During these sessions, the interrogators stripped four of detainees from their clothes, hit them with truncheons and touched truncheons on their body while threatening them with rape. “Some of them were raped with truncheons. Some others were threatened with oiled truncheon which was touched to their rectum area. After these tortures, one person said that he was going to sign whatever they want to benefit from repentance [law]. Rest of the detainees were told that ‘You have time until Friday. If you do not talk, we will do everything to you’,” said one of the lawyers of the detainees. The interviewees said that there were other detainees who suffered torture in Ankara police. According to lawyers, 20 detainees were tortured in similar ways, and 10-15 people accepted to sign the statement of repentance.

Ankara Bar Association’s report also stated that the judge, other police officers and the doctor, who examined detainees, ignored the complaints of torture.

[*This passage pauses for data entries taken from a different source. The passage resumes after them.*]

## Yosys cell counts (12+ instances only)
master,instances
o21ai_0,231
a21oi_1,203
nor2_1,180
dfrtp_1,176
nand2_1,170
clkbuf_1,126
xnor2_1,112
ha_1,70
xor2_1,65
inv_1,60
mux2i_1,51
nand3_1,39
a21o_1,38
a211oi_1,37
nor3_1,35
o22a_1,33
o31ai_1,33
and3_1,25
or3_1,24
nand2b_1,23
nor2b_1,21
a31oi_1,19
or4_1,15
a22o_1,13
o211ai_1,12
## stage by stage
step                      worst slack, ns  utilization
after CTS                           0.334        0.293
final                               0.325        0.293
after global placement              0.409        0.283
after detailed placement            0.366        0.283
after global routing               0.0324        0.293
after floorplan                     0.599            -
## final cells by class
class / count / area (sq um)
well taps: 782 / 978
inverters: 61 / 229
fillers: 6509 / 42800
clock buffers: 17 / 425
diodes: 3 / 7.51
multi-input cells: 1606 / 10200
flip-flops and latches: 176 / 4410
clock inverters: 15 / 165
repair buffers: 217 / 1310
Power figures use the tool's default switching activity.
==> src/rtl/sliding_window_ctrl.sv <==
// Frame sequencer for a KxK sliding window: accepts raster pixels, flags in-frame windows.
// Optional SLIDING_WINDOW_CTRL_STALL_CNT_EN adds a saturating input-stall counter output.
module sliding_window_ctrl
    import sliding_window_pkg::*;
#(
    parameter int KERNEL_SIZE = 3,
    parameter int ROW_WIDTH   = DEF_ROW_WIDTH,
    parameter int NUM_ROWS    = DEF_NUM_ROWS,
    parameter int WORD_SIZE   = 8,
    localparam int CW = cnt_w(ROW_WIDTH),
    localparam int RW = cnt_w(NUM_ROWS)
) (
    input  logic                 clk,
    input  logic                 reset,
    input  logic                 start,
    input  logic                 in_valid,
    output logic                 in_ready,
    input  logic [WORD_SIZE-1:0] pixel_in,
    output logic                 shift_en,
    output logic [WORD_SIZE-1:0] pixel_out,
    input  logic                 out_ready,
    output logic                 win_valid,
    output logic [CW-1:0]        win_col,
    output logic [RW-1:0]        win_row,
    output logic                 busy,
    output logic                 frame_done
`ifdef SLIDING_WINDOW_CTRL_STALL_CNT_EN
    ,
    output logic [31:0]          stall_cnt
`endif
);

    ctrl_state_t   state, state_nxt;
    logic [CW-1:0] col;
    logic [RW-1:0] row;
    logic          last_col, last_pixel, clear, in_win, frame_done_nxt;

    pixel_coord_counter #(
        .ROW_WIDTH (ROW_WIDTH),
        .NUM_ROWS  (NUM_ROWS)
    ) u_coord (
        .clk        (clk),
        .reset      (reset),
        .clear      (clear),
        .advance    (shift_en),
        .col        (col),
        .row        (row),
        .last_col   (last_col),
        .last_pixel (last_pixel)
    );

    // A pending window blocks input unless it is being consumed this cycle.
    assign in_ready  = ((state == PRIME) || (state == ACTIVE)) && (!win_valid || out_ready);
    assign shift_en  = in_valid && in_ready;
    assign pixel_out = pixel_in;
    assign busy      = (state != IDLE);
    assign clear     = (state == IDLE) && start;
    assign in_win    = shift_en && (row >= RW'(KERNEL_SIZE - 1)) && (col >= CW'(KERNEL_SIZE - 1));

    always_comb begin
        state_nxt      = state;
        frame_done_nxt = 1'b0;
        case (state)
            IDLE:   if (start) state_nxt = PRIME;
            PRIME:  if (shift_en && last_col && (row == RW'(KERNEL_SIZE - 2))) state_nxt = ACTIVE;
            ACTIVE: if (shift_en && last_pixel) state_nxt = DRAIN;
            DRAIN: begin
                if (win_valid && out_ready) begin
                    state_nxt      = IDLE;
                    frame_done_nxt = 1'b1;
                end
            end
            default: state_nxt = IDLE;
        endcase
    end

    always_ff @(posedge clk or posedge reset) begin
        if (reset) begin
            state      <= IDLE;
            win_valid  <= 1'b0;
            win_col    <= '0;
            win_row    <= '0;
            frame_done <= 1'b0;
        end else begin
            state      <= state_nxt;
            frame_done <= frame_done_nxt;
            if (in_win) begin
                win_valid <= 1'b1;
                win_col   <= col;
                win_row   <= row;
            end else if (out_ready) begin
                win_valid <= 1'b0;
            end
        end
    end

`ifdef SLIDING_WINDOW_CTRL_STALL_CNT_EN
    always_ff @(posedge clk or posedge reset) begin
        if (reset)
            stall_cnt <= '0;
        else if (clear)
            stall_cnt <= '0;
        else if (busy && in_valid && !in_ready && (stall_cnt != '1))
            stall_cnt <= stall_cnt + 32'd1;
    end
`endif

endmodule

==> config.mk <==
export PLATFORM = sky130hd
export DESIGN_NAME = sliding_window_ctrl
export DESIGN_NICKNAME = d
export VERILOG_FILES = /design/src/rtl/sliding_window_pkg.sv /design/src/rtl/pixel_coord_counter.sv /design/src/rtl/sliding_window_ctrl.sv
export SDC_FILE = /design/constraint.sdc
export NUM_CORES = 1
export LEC_CHECK = 0
export ABC_AREA = 1
export BUFFER_PORTS_ARGS = -buffer_cell sky130_fd_sc_hd__buf_4
export CAP_MARGIN = 10
export CORE_MARGIN = 5
export CORE_UTILIZATION = 55
export CTS_BUF_LIST = sky130_fd_sc_hd__clkbuf_8
export CTS_CLUSTER_DIAMETER = 80
export DETAILED_ROUTE_END_ITERATION = 7
export PLACE_DENSITY = 0.79
export SLEW_MARGIN = 20
export SYNTH_ARGS = -nofsm -noshare
export SYNTH_HDL_FRONTEND = slang
export SYNTH_SLANG_ARGS = --single-unit
==> constraint.sdc <==
create_clock -name clk -period 2.15 [get_ports clk]
set_input_delay 0.1075 -clock clk [delete_from_list [all_inputs] [get_ports clk]]
set_output_delay 0.1075 -clock clk [all_outputs]
set_load 0.02 [all_outputs]
$ cat config.mk
export PLATFORM = sky130hd
export DESIGN_NAME = sync_fifo_wr_arb
export DESIGN_NICKNAME = d
export VERILOG_FILES = /design/src/rtl/sync_fifo_wr_arb.sv
export SDC_FILE = /design/constraint.sdc
export NUM_CORES = 1
export LEC_CHECK = 0
export CORE_UTILIZATION = 30
export DETAILED_ROUTE_END_ITERATION = 12
export GPL_ROUTABILITY_DRIVEN = 0
export PLACE_DENSITY = 0.95
export SLEW_MARGIN = 20
export SYNTH_ARGS = -nofsm -noshare
export SYNTH_HDL_FRONTEND = slang
export SYNTH_SLANG_ARGS = --single-unit
$ cat constraint.sdc
create_clock -name i_clk -period 6.09 [get_ports i_clk]
set_input_delay 1.5225 -clock i_clk [delete_from_list [all_inputs] [get_ports i_clk]]
set_output_delay 1.5225 -clock i_clk [all_outputs]
set_load 0.05 [all_outputs]
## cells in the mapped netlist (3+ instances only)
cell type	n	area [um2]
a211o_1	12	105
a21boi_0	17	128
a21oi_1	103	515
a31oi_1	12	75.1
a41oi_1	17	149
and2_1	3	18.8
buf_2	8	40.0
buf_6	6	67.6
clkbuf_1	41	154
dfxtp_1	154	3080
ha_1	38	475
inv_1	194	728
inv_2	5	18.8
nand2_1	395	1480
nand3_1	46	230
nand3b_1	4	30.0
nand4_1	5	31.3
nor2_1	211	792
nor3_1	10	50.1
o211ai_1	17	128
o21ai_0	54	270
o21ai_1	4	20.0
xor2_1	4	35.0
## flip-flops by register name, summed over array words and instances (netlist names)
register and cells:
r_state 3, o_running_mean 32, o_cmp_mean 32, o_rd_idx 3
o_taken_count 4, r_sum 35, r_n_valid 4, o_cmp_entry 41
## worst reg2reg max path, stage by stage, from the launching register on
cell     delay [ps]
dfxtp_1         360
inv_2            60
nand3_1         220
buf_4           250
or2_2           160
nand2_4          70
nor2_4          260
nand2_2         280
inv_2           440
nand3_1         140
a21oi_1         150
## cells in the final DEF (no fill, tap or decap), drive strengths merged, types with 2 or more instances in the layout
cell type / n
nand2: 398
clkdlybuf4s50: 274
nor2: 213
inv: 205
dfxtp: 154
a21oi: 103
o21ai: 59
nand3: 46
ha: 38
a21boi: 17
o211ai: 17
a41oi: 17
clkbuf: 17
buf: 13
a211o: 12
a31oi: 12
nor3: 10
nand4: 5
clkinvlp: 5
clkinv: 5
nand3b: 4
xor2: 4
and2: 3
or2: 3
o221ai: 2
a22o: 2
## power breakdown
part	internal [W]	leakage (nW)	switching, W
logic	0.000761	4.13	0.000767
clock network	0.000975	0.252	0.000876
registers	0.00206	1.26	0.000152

The security officers asked them to give false statement, which was accepting the test irregularities, stated Gergerlioğlu.

On the other hand, the police rejected these allegations, saying that they were conducting the investigation lawfully. A Turkish official from the Ministry of Foreign Affairs reminded that "

== Accusations ==
According to the accusations, the suspects entered the Ministry of Foreign Affairs by obtaining exam questions beforehand in years 2010, 2011, 2012 and 2013. The expert report wrote that there were significant similarities between different test papers – which were thought as an proof of fraud. Some candidates used same phrases in their papers, the report highlighted.

In response, the former diplomat, who anonymously talked to Fox News, rejected these accusations, saying that since the papers were destroyed, it is not even possible to acquit themselves.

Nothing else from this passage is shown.